§ **Task details**
Beginning with the line below that contains "buffers | 4 | 0 |" and ending with the line that contains "run 3 against", copy every line exactly. Copy nothing else.

....

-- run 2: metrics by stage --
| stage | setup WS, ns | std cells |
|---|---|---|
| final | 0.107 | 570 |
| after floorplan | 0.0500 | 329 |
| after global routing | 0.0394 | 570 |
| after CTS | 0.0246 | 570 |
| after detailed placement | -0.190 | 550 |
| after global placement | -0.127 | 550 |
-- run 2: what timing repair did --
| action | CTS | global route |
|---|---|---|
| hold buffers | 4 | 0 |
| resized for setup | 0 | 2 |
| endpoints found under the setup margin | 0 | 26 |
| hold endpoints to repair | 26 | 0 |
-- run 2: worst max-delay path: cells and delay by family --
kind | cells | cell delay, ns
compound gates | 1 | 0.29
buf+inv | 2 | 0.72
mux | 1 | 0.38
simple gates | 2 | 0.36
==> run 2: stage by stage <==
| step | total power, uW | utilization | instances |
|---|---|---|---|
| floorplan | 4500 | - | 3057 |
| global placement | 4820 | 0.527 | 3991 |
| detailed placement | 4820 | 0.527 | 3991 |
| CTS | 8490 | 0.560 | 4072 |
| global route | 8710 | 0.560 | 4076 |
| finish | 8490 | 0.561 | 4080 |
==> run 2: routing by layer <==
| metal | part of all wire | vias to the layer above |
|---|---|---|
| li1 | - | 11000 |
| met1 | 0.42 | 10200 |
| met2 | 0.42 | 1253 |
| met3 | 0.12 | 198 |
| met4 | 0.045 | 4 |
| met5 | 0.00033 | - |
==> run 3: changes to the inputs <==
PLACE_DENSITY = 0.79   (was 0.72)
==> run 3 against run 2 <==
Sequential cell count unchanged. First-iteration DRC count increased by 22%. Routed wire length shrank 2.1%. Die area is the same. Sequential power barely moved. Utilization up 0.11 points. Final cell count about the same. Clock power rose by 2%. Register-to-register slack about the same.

....

§ **Your response**
| hold buffers | 4 | 0 |
| resized for setup | 0 | 2 |
| endpoints found under the setup margin | 0 | 26 |
| hold endpoints to repair | 26 | 0 |
-- run 2: worst max-delay path: cells and delay by family --
kind | cells | cell delay, ns
compound gates | 1 | 0.29
buf+inv | 2 | 0.72
mux | 1 | 0.38
simple gates | 2 | 0.36
==> run 2: stage by stage <==
| step | total power, uW | utilization | instances |
|---|---|---|---|
| floorplan | 4500 | - | 3057 |
| global placement | 4820 | 0.527 | 3991 |
| detailed placement | 4820 | 0.527 | 3991 |
| CTS | 8490 | 0.560 | 4072 |
| global route | 8710 | 0.560 | 4076 |
| finish | 8490 | 0.561 | 4080 |
==> run 2: routing by layer <==
| metal | part of all wire | vias to the layer above |
|---|---|---|
| li1 | - | 11000 |
| met1 | 0.42 | 10200 |
| met2 | 0.42 | 1253 |
| met3 | 0.12 | 198 |
| met4 | 0.045 | 4 |
| met5 | 0.00033 | - |
==> run 3: changes to the inputs <==
PLACE_DENSITY = 0.79   (was 0.72)
==> run 3 against run 2 <==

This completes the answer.